Friday, November 20, 2009

Review: "The Twilight Saga: New Moon"


What's more stressful than dating a vampire? Being dumped by one.

That's the premise of the sequel to "Twilight," the movie about a girl who falls in love with a nosferatu.

In "The Twilight Saga: New Moon," Bella Swan (Kristen Stewart) is abandoned by undead love Edward Cullen (Robert Pattinson), who leaves with his family of fellow vampires because they decide that the tiny town of Forks, Washington has become too dangerous for them.

Bella predictably pouts and even wakes up screaming in the night, the pain from having lost Edward is so bad. Fortunately, there's a hunky new man-child around to offer comfort and a very broad shoulder to cry on.

In the first movie, Jacob Black was a slightly nerdy 15-year-old American Indian who helped clue Bella in to the fact that Edward and the other Cullens are vampires (although the "vegetarian" kind that only dines on animals, not humans). Now he returns as a heavily-muscled hunk who woos Bella persistently. He also has a habit of turning into a wolf, part of the vampire-hunting tradition of his tribe.
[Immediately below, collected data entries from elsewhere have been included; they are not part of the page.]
[src/rtl/ula_controlador.sv]
// Host-side command/response driver for the registered ALU (ULA_Final).
// Optional reference-model checker is built when ULA_CHECK_EN is defined.
module ula_controlador #(
  parameter int unsigned ULA_LAT = 1,
  parameter int unsigned W       = 8
) (
  input  logic         clk,
  input  logic         CLR_n,
  input  logic         cmd_valid,
  output logic         cmd_ready,
  input  logic [2:0]   cmd_op,
  input  logic [W-1:0] cmd_a,
  input  logic [W-1:0] cmd_b,
  input  logic         cmd_use_acc,
  output logic [W-1:0] ula_A,
  output logic [W-1:0] ula_B,
  output logic [2:0]   ula_OPCODE,
  output logic         ula_EN,
  input  logic [W:0]   ula_s,
  output logic         res_valid,
  input  logic         res_ready,
  output logic [W:0]   res_data,
  output logic         res_zero,
  output logic         res_carry,
  output logic [W:0]   acc,
  output logic         busy,
  output logic         chk_err,
  output logic [7:0]   chk_cnt
);

  localparam int unsigned CW = (ULA_LAT < 2) ? 1 : $clog2(ULA_LAT + 1);
  localparam logic [CW-1:0] LAT_LD = CW'(ULA_LAT);

  typedef enum logic [1:0] {
    S_IDLE,
    S_EXEC,
    S_WAIT,
    S_RESP
  } state_t;

  state_t        r_state;
  logic [CW-1:0] r_cnt;
  logic [W-1:0]  r_a;
  logic [W-1:0]  r_b;
  logic [2:0]    r_op;
  logic          r_en;
  logic          r_ready;
  logic          r_busy;
  logic          r_valid;
  logic [W:0]    r_res;
  logic          r_zero;
  logic          r_carry;
  logic [W:0]    r_acc;
  logic          w_capture;

  // Counter is loaded in EXEC, so it hits 1 on the last WAIT edge.
  assign w_capture = (r_state == S_WAIT) && (r_cnt == CW'(1));

  always_ff @(posedge clk or negedge CLR_n) begin
    if (!CLR_n) begin
      r_state <= S_IDLE;
      r_cnt   <= '0;
      r_a     <= '0;
      r_b     <= '0;
      r_op    <= '0;
      r_en    <= 1'b0;
      r_ready <= 1'b1;
      r_busy  <= 1'b0;
      r_valid <= 1'b0;
      r_res   <= '0;
      r_zero  <= 1'b0;
      r_carry <= 1'b0;
      r_acc   <= '0;
    end else begin
      r_en <= 1'b0;
      case (r_state)
        S_IDLE: begin
          if (cmd_valid) begin
            r_a     <= cmd_use_acc ? r_acc[W-1:0] : cmd_a;
            r_b     <= cmd_b;
            r_op    <= cmd_op;
            r_en    <= 1'b1;
            r_ready <= 1'b0;
            r_busy  <= 1'b1;
            r_state <= S_EXEC;
          end
        end
        S_EXEC: begin
          r_cnt   <= LAT_LD;
          r_state <= S_WAIT;
        end
        S_WAIT: begin
          r_cnt <= r_cnt - CW'(1);
          if (w_capture) begin
            r_res   <= ula_s;
            r_acc   <= ula_s;
            r_zero  <= (ula_s[W-1:0] == '0);
            r_carry <= ula_s[W];
            r_valid <= 1'b1;
            r_state <= S_RESP;
          end
        end
        S_RESP: begin
          if (res_ready) begin
            r_valid <= 1'b0;
            r_ready <= 1'b1;
            r_busy  <= 1'b0;
            r_state <= S_IDLE;
          end
        end
        default: r_state <= S_IDLE;
      endcase
    end
  end

  assign cmd_ready  = r_ready;
  assign ula_A      = r_a;
  assign ula_B      = r_b;
  assign ula_OPCODE = r_op;
  assign ula_EN     = r_en;
  assign res_valid  = r_valid;
  assign res_data   = r_res;
  assign res_zero   = r_zero;
  assign res_carry  = r_carry;
  assign acc        = r_acc;
  assign busy       = r_busy;

`ifdef ULA_CHECK_EN
  logic [W:0] w_exp;
  logic       w_chk;
  logic       r_err;
  logic [7:0] r_err_cnt;

  always_comb begin
    w_exp = '0;
    w_chk = 1'b1;
    case (r_op)
      3'b000: w_exp = {1'b0, r_a} + {1'b0, r_b};
      3'b001: w_exp = {1'b0, r_a} - {1'b0, r_b};
      3'b011: w_exp = {1'b0, r_a & r_b};
      3'b100: w_exp = {1'b0, r_a | r_b};
      3'b101: w_exp = {1'b0, r_a ^ r_b};
      3'b110: w_exp = {1'b0, ~r_a};
      3'b111: w_exp = {1'b0, ~r_b};
      default: w_chk = 1'b0;
    endcase
  end

  always_ff @(posedge clk or negedge CLR_n) begin
    if (!CLR_n) begin
      r_err     <= 1'b0;
      r_err_cnt <= '0;
    end else if (w_capture && w_chk && (w_exp != ula_s)) begin
      r_err <= 1'b1;
      if (r_err_cnt != '1)
        r_err_cnt <= r_err_cnt + 8'd1;
    end
  end

  assign chk_err = r_err;
  assign chk_cnt = r_err_cnt;
`else
  assign chk_err = 1'b0;
  assign chk_cnt = '0;
`endif

endmodule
At the "New Moon" screening I attended, the audience was filled with lots of teen-age girls but also plenty of their middle-aged moms, who cooed appreciatively whenever Lautner's frequently shirtless, chiseled torso appeared onscreen.

Lautner himself said he put on 30 pounds of muscle in just eight weeks before the filming of "New Moon" started. Call me a steroid conspiracist, but such things simply do not happen naturally. Lautner's transformation is equivalent to a starlet pressured into getting oversized breast implants so she can land better roles.

The acting of Stewart and Lautner hasn't improved since the first movie, and Pattinson is absent from most of the movie, except for some visions that appear in Bella's head. New director Chris Weitz (taking over for Catherine Hardwicke) has a better flair for the action scenes, which are more frequent, too.

Screenwriter Melissa Rosenberg hasn't gotten any better at fixing author Stephanie Meyer's clunky dialogue, such as: "Carlisle told me how you feel about your soul."

Still, all things considered "New Moon" is an improvement over the original film, which was draggy and dreary. The werewolf plot is pretty interesting, especially Jacob's ambivalent feelings about his newfound powers.

If you're expecting a huge throw-down between Edward and Jacob, you're apt to be disappointed. Yes, Edward reappears near the end of the film, which leaves the love triangle slightly unresolved: Bella's heart is with the vampire, but she clearly has feelings for the wolf-boy.